実は、コラムと呼ぶ人もいれば角型鋼管と呼ぶ人もいます。両方意味は通じます。なぜ統一しないのか?実は、意味が全く違うからです。これを鋼材メーカーも使い分けています。例えばJFEスチールが発行している『鋼構造設計便覧』の鋼材リストを見ましょう。


すると『JFEコラム』と『角型鋼管』という2つの言葉が明記されています。良くみると、『STKRの製品は角型鋼管』、それ以外を『コラム』と使い分けていました。


※STKRの特徴は下記が参考になります。

STKR材(一般構造用角形鋼管)の規格・サイズ・断面性能一覧

コラム=BCR、角型鋼管=STKR

STKRの正式名称は、一般構造用角型鋼管です。この材質は昔から製造されてきた、JIS規格品です。一方、BCRやBCPは『冷間成形角形鋼管』と呼ばれる大臣認定品です。


実は、コラムとはBCR、BCPのこと。角型鋼管はSTKRを意味していたのです。BCR、BCPの特徴は下記が参考になります。

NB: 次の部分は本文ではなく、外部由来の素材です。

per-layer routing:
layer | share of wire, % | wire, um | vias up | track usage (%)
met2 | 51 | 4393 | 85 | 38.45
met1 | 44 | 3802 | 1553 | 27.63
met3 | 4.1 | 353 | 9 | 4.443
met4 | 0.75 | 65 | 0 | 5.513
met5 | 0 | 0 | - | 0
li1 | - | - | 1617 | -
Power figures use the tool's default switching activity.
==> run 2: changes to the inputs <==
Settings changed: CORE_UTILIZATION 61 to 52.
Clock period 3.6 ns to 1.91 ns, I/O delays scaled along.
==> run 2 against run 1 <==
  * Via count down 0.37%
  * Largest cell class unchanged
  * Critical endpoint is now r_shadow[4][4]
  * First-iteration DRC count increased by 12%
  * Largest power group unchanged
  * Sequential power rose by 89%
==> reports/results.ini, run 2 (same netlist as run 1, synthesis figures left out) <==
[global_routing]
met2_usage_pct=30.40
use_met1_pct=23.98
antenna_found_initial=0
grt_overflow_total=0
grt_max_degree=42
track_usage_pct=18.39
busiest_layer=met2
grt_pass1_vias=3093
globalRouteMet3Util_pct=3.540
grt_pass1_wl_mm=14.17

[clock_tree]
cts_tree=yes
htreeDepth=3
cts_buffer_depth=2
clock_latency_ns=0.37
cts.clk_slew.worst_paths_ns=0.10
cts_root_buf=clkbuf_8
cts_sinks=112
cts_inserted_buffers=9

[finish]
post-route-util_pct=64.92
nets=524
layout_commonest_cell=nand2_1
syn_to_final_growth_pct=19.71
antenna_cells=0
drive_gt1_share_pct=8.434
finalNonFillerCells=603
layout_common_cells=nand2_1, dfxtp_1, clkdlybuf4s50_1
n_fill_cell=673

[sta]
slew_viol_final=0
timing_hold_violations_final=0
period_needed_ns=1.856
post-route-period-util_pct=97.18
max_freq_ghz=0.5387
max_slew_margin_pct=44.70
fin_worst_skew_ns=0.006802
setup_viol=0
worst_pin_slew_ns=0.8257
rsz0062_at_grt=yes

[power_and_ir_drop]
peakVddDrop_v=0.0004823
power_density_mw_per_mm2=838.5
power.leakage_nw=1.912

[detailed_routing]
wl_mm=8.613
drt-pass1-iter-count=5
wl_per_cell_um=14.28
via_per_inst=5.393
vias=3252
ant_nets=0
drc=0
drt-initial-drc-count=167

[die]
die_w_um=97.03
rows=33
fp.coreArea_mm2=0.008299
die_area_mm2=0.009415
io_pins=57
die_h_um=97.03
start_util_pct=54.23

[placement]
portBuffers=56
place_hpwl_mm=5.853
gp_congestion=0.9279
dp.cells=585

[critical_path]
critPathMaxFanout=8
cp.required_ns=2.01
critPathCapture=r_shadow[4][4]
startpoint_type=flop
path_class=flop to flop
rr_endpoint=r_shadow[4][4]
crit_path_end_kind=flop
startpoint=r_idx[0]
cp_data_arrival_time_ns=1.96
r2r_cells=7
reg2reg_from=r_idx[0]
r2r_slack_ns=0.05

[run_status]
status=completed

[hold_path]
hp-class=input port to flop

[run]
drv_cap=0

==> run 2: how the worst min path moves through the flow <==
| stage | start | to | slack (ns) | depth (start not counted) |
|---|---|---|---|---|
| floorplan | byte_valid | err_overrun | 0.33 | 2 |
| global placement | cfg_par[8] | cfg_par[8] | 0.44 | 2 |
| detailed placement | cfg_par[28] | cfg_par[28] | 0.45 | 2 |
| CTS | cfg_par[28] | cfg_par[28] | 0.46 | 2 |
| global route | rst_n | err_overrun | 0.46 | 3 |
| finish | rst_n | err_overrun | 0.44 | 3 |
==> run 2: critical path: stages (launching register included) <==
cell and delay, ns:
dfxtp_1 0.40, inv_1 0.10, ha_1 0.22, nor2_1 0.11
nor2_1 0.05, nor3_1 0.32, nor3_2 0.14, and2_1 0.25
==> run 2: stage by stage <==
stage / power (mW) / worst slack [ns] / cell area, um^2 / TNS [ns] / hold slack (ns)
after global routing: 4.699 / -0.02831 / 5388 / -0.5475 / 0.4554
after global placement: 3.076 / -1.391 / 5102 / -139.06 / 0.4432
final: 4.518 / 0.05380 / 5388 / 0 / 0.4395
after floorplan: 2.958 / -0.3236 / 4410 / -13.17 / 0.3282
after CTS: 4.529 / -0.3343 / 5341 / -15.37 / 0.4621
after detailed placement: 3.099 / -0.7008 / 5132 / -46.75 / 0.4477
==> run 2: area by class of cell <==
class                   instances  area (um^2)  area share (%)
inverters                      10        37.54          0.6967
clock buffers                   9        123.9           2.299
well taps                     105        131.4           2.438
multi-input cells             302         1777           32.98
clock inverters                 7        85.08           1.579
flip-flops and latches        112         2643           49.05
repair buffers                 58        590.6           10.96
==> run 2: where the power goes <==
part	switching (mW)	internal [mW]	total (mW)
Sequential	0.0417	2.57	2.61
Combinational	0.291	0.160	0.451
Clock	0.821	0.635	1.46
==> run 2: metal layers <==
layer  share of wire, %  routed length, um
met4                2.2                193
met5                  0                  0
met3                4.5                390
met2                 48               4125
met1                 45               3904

BCR295(冷間ロール成形角形鋼管)の規格|基準強度295・寸法・重量・STKR違い

BCP325とは|冷間プレス成形・基準強度325N/mm2とBCR295との違い


現在、鉄骨ラーメン構造の柱はほとんどがコラムです。また、梁はH型鋼を用いています。※H型鋼は下記を参考にしてください。

H形鋼(H鋼)とは?規格・寸法・材質・用途を解説


以前は安かったSTKRも、近年は採用されるケースが減ることでコラムとの価格が逆転しました。

BCR、BCPの違いは?

簡単に理解できるコツがあります。両者で大きく違うのは製造過程です。これは、


・BCRのRは『ロール』を意味する。

・BCPのPは『プレス』を意味する。


です。BCR、BCPの規格は下記が参考になります。

BCR295(冷間ロール成形角形鋼管)の規格|基準強度295・寸法・重量・STKR違い

BCP325とは|冷間プレス成形・基準強度325N/mm2とBCR295との違い

ロール製造とプレス製造

ロール製造とは鋼板を冷間加工して一度、円柱にします(もちろん円柱にするため溶接して円にします)。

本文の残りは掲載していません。